%%

File: src/rtl/acc_control_fsm.sv
// Multicycle control FSM for the accumulator processor.
// The state register holds the instruction phase. Every datapath select and
// write enable is decoded from that phase and from the opcode that the IR holds.
// Handshake: none. The unit free-runs one phase per clock. Reset high masks all
// strobes in the same cycle and returns the machine to FETCH on the next edge.
module acc_control_fsm #(
  parameter int OPW = 4,
  parameter int STW = 4
) (
  input  logic           CLK,
  input  logic           Reset,
  input  logic [OPW-1:0] Opcode,
  input  logic           AccZero,
  output logic           PCWrite,
  output logic [1:0]     PCSrc,
  output logic           IorD,
  output logic           MemRead,
  output logic           MemWrite,
  output logic           IRWrite,
  output logic           ALUSrcA,
  output logic [1:0]     ALUSrcB,
  output logic [2:0]     ALUOp,
  output logic           MemToAcc,
  output logic           AccWrite,
  output logic           Halted,
  output logic [STW-1:0] State
);

  typedef enum logic [STW-1:0] {
    S_FETCH   = STW'(0),
    S_DECODE  = STW'(1),
    S_MEMREAD = STW'(2),
    S_ALUEXEC = STW'(3),
    S_ACCWB   = STW'(4),
    S_STORE   = STW'(5),
    S_BRANCH  = STW'(6),
    S_JUMP    = STW'(7),
    S_HALT    = STW'(8)
  } state_t;

  localparam logic [OPW-1:0] OP_LOAD  = OPW'(0);
  localparam logic [OPW-1:0] OP_STORE = OPW'(1);
  localparam logic [OPW-1:0] OP_ADD   = OPW'(2);
  localparam logic [OPW-1:0] OP_SUB   = OPW'(3);
  localparam logic [OPW-1:0] OP_AND   = OPW'(4);
  localparam logic [OPW-1:0] OP_OR    = OPW'(5);
  localparam logic [OPW-1:0] OP_ADDI  = OPW'(6);
  localparam logic [OPW-1:0] OP_BEQZ  = OPW'(7);
  localparam logic [OPW-1:0] OP_JUMP  = OPW'(8);
  localparam logic [OPW-1:0] OP_HALT  = OPW'(15);

  localparam logic [2:0] ALU_ADD = 3'b000;
  localparam logic [2:0] ALU_SUB = 3'b001;
  localparam logic [2:0] ALU_AND = 3'b010;
  localparam logic [2:0] ALU_OR  = 3'b011;

  localparam logic [1:0] SRCB_MDR  = 2'b00;
  localparam logic [1:0] SRCB_IMM  = 2'b01;
  localparam logic [1:0] SRCB_TWO  = 2'b10;

  state_t state_q;
  state_t state_d;

  // ALU function for the arithmetic and logic opcodes (ADDI uses add).
  function automatic logic [2:0] alu_sel(input logic [OPW-1:0] op);
    case (op)
      OP_SUB:  alu_sel = ALU_SUB;
      OP_AND:  alu_sel = ALU_AND;
      OP_OR:   alu_sel = ALU_OR;
      default: alu_sel = ALU_ADD;
    endcase
  endfunction

  // State register: reset or any undefined encoding lands in FETCH.
  always_ff @(posedge CLK) begin
    if (Reset) state_q <= S_FETCH;
    else       state_q <= state_d;
  end

  // Next-state and output decode. Outputs default to 0 and reset masks all strobes.
  always_comb begin
    state_d  = S_FETCH;
    PCWrite  = 1'b0;
    PCSrc    = 2'b00;
    IorD     = 1'b0;
    MemRead  = 1'b0;
    MemWrite = 1'b0;
    IRWrite  = 1'b0;
    ALUSrcA  = 1'b0;
    ALUSrcB  = SRCB_MDR;
    ALUOp    = ALU_ADD;
    MemToAcc = 1'b0;
    AccWrite = 1'b0;
    Halted   = 1'b0;

    case (state_q)
      S_FETCH: begin
        MemRead = 1'b1;
        IRWrite = 1'b1;
        ALUSrcB = SRCB_TWO;
        PCWrite = 1'b1;
        state_d = S_DECODE;
      end
      S_DECODE: begin
        // Precompute the branch target into ALUOut while the opcode is decoded.
        ALUSrcB = SRCB_IMM;
        case (Opcode)
          OP_LOAD, OP_ADD, OP_SUB, OP_AND, OP_OR: state_d = S_MEMREAD;
          OP_ADDI:  state_d = S_ALUEXEC;
          OP_STORE: state_d = S_STORE;
          OP_BEQZ:  state_d = S_BRANCH;
          OP_JUMP:  state_d = S_JUMP;
          OP_HALT:  state_d = S_HALT;
          default:  state_d = S_FETCH;
        endcase
      end
      S_MEMREAD: begin
        MemRead = 1'b1;
        IorD    = 1'b1;
        state_d = (Opcode == OP_LOAD) ? S_ACCWB : S_ALUEXEC;
      end
      S_ALUEXEC: begin
        ALUSrcA = 1'b1;
        ALUSrcB = (Opcode == OP_ADDI) ? SRCB_IMM : SRCB_MDR;
        ALUOp   = alu_sel(Opcode);
        state_d = S_ACCWB;
      end
      S_ACCWB: begin
        AccWrite = 1'b1;
        if (Opcode == OP_LOAD) begin
          MemToAcc = 1'b1;
        end else begin
          // Hold the ALU controls so the result stays valid while ACC loads.
          ALUSrcA = 1'b1;
          ALUSrcB = (Opcode == OP_ADDI) ? SRCB_IMM : SRCB_MDR;
          ALUOp   = alu_sel(Opcode);
        end
        state_d = S_FETCH;
      end
      S_STORE: begin
        MemWrite = 1'b1;
        IorD     = 1'b1;
        state_d  = S_FETCH;
      end
      S_BRANCH: begin
        PCSrc   = 2'b10;
        PCWrite = AccZero;
        state_d = S_FETCH;
      end
      S_JUMP: begin
        PCWrite = 1'b1;
        PCSrc   = 2'b01;
        state_d = S_FETCH;
      end
      S_HALT: begin
        Halted  = 1'b1;
        state_d = S_HALT;
      end
      default: state_d = S_FETCH;
    endcase

    if (Reset) begin
      PCWrite  = 1'b0;
      IRWrite  = 1'b0;
      MemRead  = 1'b0;
      MemWrite = 1'b0;
      AccWrite = 1'b0;
      Halted   = 1'b0;
    end
  end

  assign State = state_q;

endmodule

File: config.mk
export PLATFORM = sky130hd
export DESIGN_NAME = acc_control_fsm
export DESIGN_NICKNAME = d
export VERILOG_FILES = /design/src/rtl/acc_control_fsm.sv
export SDC_FILE = /design/constraint.sdc
export NUM_CORES = 1
export LEC_CHECK = 0
export ABC_AREA = 0
export CORE_MARGIN = 2
export CORE_UTILIZATION = 37
export DETAILED_ROUTE_END_ITERATION = 7
export GPL_TIMING_DRIVEN = 0
export PLACE_DENSITY = 0.84
export SETUP_SLACK_MARGIN = 0.4
export SYNTH_ARGS = -nofsm -noshare
export SYNTH_HDL_FRONTEND = slang
export SYNTH_SLANG_ARGS = --single-unit
File: constraint.sdc
create_clock -name CLK -period 1.8 [get_ports CLK]
set_input_delay 0.18 -clock CLK [delete_from_list [all_inputs] [get_ports CLK]]
set_output_delay 0.18 -clock CLK [all_outputs]
set_load 0.02 [all_outputs]
==> flow_summary.json, run 1 <==
{
  "status": "complete, but fails checks",
  "failed_checks": "negative setup slack",
  "track_usage": 0.255,
  "synth_adder_area_share": 0,
  "synth-main-ff-cell": "dfxtp_1",
  "p_leak_nw": 0.450,
  "syn2layout_area_growth_pct": 106,
  "final-hold-violation-count": 0,
  "worst_path_max_delay_cell": "or3b_4",
  "rsz0062_at_grt": "yes",
  "crit_chain": "or3b_4, a211o_4, o31ai_4, buf_6",
  "antenna_found_initial": 0,
  "design_area_um2": 1050,
  "hold_depth": 3,
  "synthArstFlopShare": 0,
  "synth_warnings": 0,
  "drive_gt1_frac": 0.626,
  "wirelength_um": 2140,
  "finClkSkew_ns": 0.00463,
  "synth.avg_cell_area_um2": 6.96,
  "yosys.area_share.xor_xnor": 0.0172,
  "cp-end-kind": "output port",
  "cap_violations": 0,
  "vdd_drop_max_uv": 585,
  "nNetsFinal": 115,
  "syn-num-nets": 80,
  "synth-compound-area-share": 0.271,
  "viasPerCell": 5.84,
  "hold_ws_ns": 0.421,
  "cp.required_ns": 1.62,
  "io_buffers": 20,
  "total_power_uw": 584,
  "overflow": 0,
  "hold_path_class": "in -> reg",
  "dieWidth_um": 41.1,
  "cts_buffer_depth": 2,
  "syn-cell-area_um2": 508,
  "max_freq_ghz": 0.533,
  "n_antenna_cell": 0,
  "synth_cell_types": 36,
  "drtIter0Drc": 10,
  "hpwl_um": 1120,
  "startpoint_type": "flop",
  "via_count": 713,
  "coreArea_um2": 1280,
  "path_class": "reg -> out",
  "placed_area_um2": 793,
  "drv_slew": 0,
  "largest_reg_flops": 4,
  "ios": 27,
  "grt_pass1_wl_um": 2750,
  "grt_max_degree": 11,
  "setup_slack_ns": -0.0746,
  "regToRegEndpoint": "State[1]",
  "synthCells": 73,
  "yosys.area_share.simple": 0.429,
  "yosysSeqAreaShare": 0.158,
  "wl_per_cell_um": 17.6,
  "slew_headroom": 0.579,
  "drc": 0,
  "dieArea_um2": 1690,
  "cp_max_fo": 3,
  "synth_top_family_by_area": "simple AND/OR/NAND/NOR gates",
  "hold_end": "State[1]",
  "cts-root-buf": "clkbuf_4",
  "hold_buffers": 0,
  "hp-start": "Opcode[2]",
  "reg2reg_depth": 4,
  "synth_mux_area_frac": 0.0197,
  "die_h_um": 41.1,
  "final.min_clock_period_ns": 1.87,
  "finalCritPeriodShare": 1.04,
  "start_util": 0.395,
  "ant_nets": 0,
  "first_pass_iters": 4,
  "max_stage_delay_ns": 0.39,
  "core.rowCount": 13,
  "gp_congestion": 0.815,
  "cts.sink_count": 4,
  "rr_startpoint": "State[2]",
  "grt_pass1_vias": 599,
  "power_density_nw_per_um2": 558,
  "clk_pin_slew_ns": 0.04,
  "numCtsBuffers": 3,
  "tightest_slew_ns": 0.632,
  "ff2ff_setup_slack_ns": 0.18,
  "cts_tree": "built",
  "synth_edf_count": 0,
  "clock_latency_ns": 0.25,
  "cp.arrival_ns": 1.69,
  "htree_levels": 1,
  "final-setup-viol-count": 2,
  "ys_ff_latch": 4
}
## cell usage after synthesis, types with 2 or more instances
library cell  instances  share of area
nor2b_1               2          0.025
and3_1                4          0.049
nand2_1               5          0.037
dfxtp_1               4           0.16
or2_2                 3          0.037
nor3b_1               2          0.030
inv_1                 2          0.015
nor2_1                5          0.037
o31ai_1               2          0.030
clkbuf_1              8          0.059
nor4_1                5          0.062
a21oi_1               2          0.020
nor3_1                4          0.039
o21ai_0               3          0.030
## cell usage in the layout, fill, tap and decap left out, types with 2 or more instances in the layout
master         netlist  final
a21oi_2              0      2
and3_4               0      3
nor4_4               0      2
o31ai_4              0      2
dfxtp_4              0      3
nand2_1              5      5
buf_6                0     13
dlygate4sd2_1        0      4
buf_4                1     14
clkbuf_4             0      3
or2_4                0      2
nor4_2               0      2
nor2_1               5      3
nor3_2               0      3
o21ai_1              0      2
clkbuf_1             8      5
## per-stage QoR
step / std cells / setup slack, ns / TNS, ns / util
after detailed placement: 108 / -0.308 / -1.35 / 0.617
after global routing: 122 / -0.108 / -0.254 / 0.814
final: 122 / -0.0746 / -0.139 / 0.814
after CTS: 115 / -0.0694 / -0.123 / 0.722
after global placement: 108 / -0.299 / -1.25 / 0.617
after floorplan: 73 / 0.243 / 0 / -
## cell families (layout without fill, tap and decap cells)
kind of cell    after synthesis  after routing
mux                           1              1
other cells                   1              1
flops                         4              4
simple gates                 37             37
xor+xnor                      1              1
compound gates               17             17
buf+inv                      12             46
## worst max-delay path: cells and delay by family (launching register included)
family                 cells  cell delay [ns]
buffers and inverters      1             0.15
flip-flops                 1             0.35
AND/OR/NAND/NOR            1             0.39
AO/OA/AOI/OAI              2             0.56
## final cells by class
class                   instances  area, um2
inverters                       2       10.0
plain buffers                  10       82.6
repair buffers                 30        278
clock buffers                   4       26.3
well taps                      15       18.8
multi-input cells              57        538
flip-flops and latches          4       92.6
fillers                        81        239
## layer usage
layer | routed length (um) | GRT usage | part of all wire | vias to the layer above
met5 | 0 | 0 | 0 | -
met4 | 52 | 0.183 | 0.024 | 0
met3 | 90 | 0.0326 | 0.042 | 8
met2 | 1080 | 0.410 | 0.50 | 32
met1 | 923 | 0.307 | 0.43 | 332
li1 | - | - | - | 341
## repair_timing
action / CTS / global route
endpoints found under the setup margin: 20 / 18
hold endpoints to repair: 0 / 0
buffers inserted: 3 / 7
resized for setup: 114 / 17
pin swaps: 4 / 6
## worst max-delay path by stage
stage                        start         end  slack, ns  cells past startpoint
final                     State[2]  ALUSrcB[0]      -0.07                      4
after global routing      State[0]    ALUOp[1]      -0.11                      4
after CTS                 State[0]  ALUSrcB[0]      -0.07                      4
after detailed placement  State[2]  ALUSrcB[0]      -0.31                      5
after global placement    State[2]  ALUSrcB[0]      -0.30                      5
after floorplan           State[0]    ALUOp[1]       0.24                      3
## report_power, final
| part | switching (mW) | internal [mW] |
|---|---|---|
| Clock | 0.0512 | 0.0841 |
| Sequential | 0.00641 | 0.0961 |
| Combinational | 0.181 | 0.165 |
| Total | 0.239 | 0.345 |
(Power assumes the default switching activity.)
==> inputs of run 2 (changes only) <==
CORE_MARGIN = default   (was 2)
==> run 2 against run 1 <==
Effect of this change:
- the run still ends with negative setup slack left
- clock skew down 0.0034 ns
- critical endpoint unchanged
- die area down 9.5%
- via count up 4.9%
- combinational power about the same
- worst hold slack better by 0.0028 ns
==> flow_summary.json, run 2 (synthesis gave the netlist of run 1 again) <==
{
  "failed_checks": "negative setup slack",
  "multi_input_area_um2": 541,
  "drv_slew": 0,
  "hold_path_class": "in -> reg",
  "final.min_clock_period_ns": 1.88,
  "cts-root-buf": "clkbuf_4",
  "n_antenna_cell": 0,
  "rsz0062_at_grt": "yes",
  "switching_power_uw": 235,
  "numCtsBuffers": 3,
  "cp.required_ns": 1.62,
  "wl_per_cell_um": 18.1,
  "drtIter0Drc": 26,
  "overflow": 0,
  "io_buffers": 20,
  "finClkSkew_ns": 0.00123,
  "clock_latency_ns": 0.24,
  "p_seq_frac": 0.178,
  "viasPerCell": 6.18,
  "layout_commonest_cell": "buf_6",
  "syn2layout_area_growth_pct": 107,
  "path_class": "reg -> out",
  "cts_tree": "built",
  "cap_violations": 0,
  "dieArea_um2": 1530,
  "die_h_um": 39.1,
  "grt_max_degree": 11,
  "cts_buffer_depth": 2,
  "power_density_nw_per_um2": 550,
  "slew_headroom": 0.598,
  "cp.arrival_ns": 1.70,
  "ios": 27,
  "ff_latch_area_um2": 92.6,
  "largest_reg_flops": 4,
  "drc": 0,
  "drive_gt1_frac": 0.645,
  "final_core_util": 0.886,
  "status": "complete, but fails checks",
  "htree_levels": 1,
  "final-setup-viol-count": 3,
  "grt_pass1_wl_um": 2580,
  "finalCritPeriodShare": 1.04,
  "final-hold-violation-count": 0,
  "grt_pass1_vias": 588,
  "cp_max_fo": 4,
  "via_count": 748,
  "p_leak_nw": 0.459,
  "coreArea_um2": 1190,
  "hpwl_um": 1060,
  "first_pass_iters": 4,
  "tightest_slew_ns": 0.603,
  "dieWidth_um": 39.1,
  "wirelength_um": 2190,
  "internal_power_uw": 344,
  "vdd_drop_max_uv": 557,
  "total_power_uw": 578,
  "fillerInstances": 58,
  "nNetsFinal": 115,
  "track_usage": 0.256,
  "max_freq_ghz": 0.533,
  "clk_pin_slew_ns": 0.04,
  "power_frac_comb": 0.604,
  "gp_congestion": 0.823,
  "ant_nets": 0,
  "dp_slack_ns": -0.324,
  "cts.sink_count": 4,
  "cp-end-kind": "output port",
  "setup_slack_ns": -0.0777,
  "most-common-layout-cells": "buf_6 (17), buf_4 (10), clkbuf_1 (5), nand2_1 (5)",
  "antenna_found_initial": 0,
  "startpoint_type": "flop",
  "clkPwrFrac": 0.218,
  "start_util": 0.428,
  "core.rowCount": 12,
  "sw_frac_of_total": 0.405
}
[run 2: worst paths after layout]
kind	startpoint	end	slack, ns	depth (start not counted)
setup / recovery	State[2]	ALUSrcB[0]	-0.08	4
hold / removal	Opcode[2]	State[1]	0.42	3
setup reg to reg	State[1]	State[3]	0.12	5
hold reg to reg	State[0]	State[1]	0.72	3
[run 2: through the flow]
stage | instances | TNS, ns | hold slack (ns) | cell area [um2]
final | 121 | -0.150 | 0.424 | 1050
after global routing | 121 | -0.279 | 0.445 | 1050
after CTS | 115 | -0.102 | 0.405 | 902
after detailed placement | 107 | -1.44 | 0.607 | 792
after global placement | 107 | -1.34 | 0.602 | 792
after floorplan | 73 | 0 | 0.522 | 574
[run 2: cell type report]
| class | count | area share |
|---|---|---|
| buffer | 10 | 0.0667 |
| clock buffer | 4 | 0.0250 |
| inverter | 2 | 0.0131 |
| multi-input combinational | 57 | 0.514 |
| sequential | 4 | 0.0881 |
| tap | 14 | 0.0167 |
| timing repair buffer | 30 | 0.276 |
[run 2: per-layer routing]
layer	GRT usage	part of all wire
met1	0.298	0.41
met2	0.417	0.48
met3	0.0405	0.060
met4	0.181	0.048
met5	0	0
[run 2: power groups by stage]
stage                     combinational, mW  sequential, mW  clock (mW)
after floorplan                       0.150           0.114           0
final                                 0.349           0.103       0.126
after global placement                0.234           0.107           0
after detailed placement              0.236           0.108           0
after CTS                             0.271           0.101       0.125
after global routing                  0.362           0.103       0.137
[run 2: critical path, cell delays in order, from the launching register on]
cell and delay [ns]:
dfxtp_4 0.35, or3b_4 0.40, a211o_4 0.37, o31ai_4 0.18
buf_6 0.14
[run 2: repair_timing]
item	in CTS	in global routing
pin swaps	4	10
gates cloned	0	1
hold buffers	0	0
setup endpoints to repair	20	19
buffers inserted	4	5
resized for setup	100	37
==> inputs of run 3 (changes only) <==
CTS_CLUSTER_DIAMETER = 30   (was default)
==> results of run 3 <==
Final layout, timing and power as in run 2 (identical DEF).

%%

| THE TASK |
Could you retype exactly the lines above, starting at the line that contains "ALUSrcB = SRCB_TWO;" and ending at the line that contains "OP_LOAD, OP_ADD, OP_SUB, OP_AND, OP_OR: state_d", and nothing more?

| REPLY TO THE EXERCISE |
        ALUSrcB = SRCB_TWO;
        PCWrite = 1'b1;
        state_d = S_DECODE;
      end
      S_DECODE: begin
        // Precompute the branch target into ALUOut while the opcode is decoded.
        ALUSrcB = SRCB_IMM;
        case (Opcode)
          OP_LOAD, OP_ADD, OP_SUB, OP_AND, OP_OR: state_d = S_MEMREAD;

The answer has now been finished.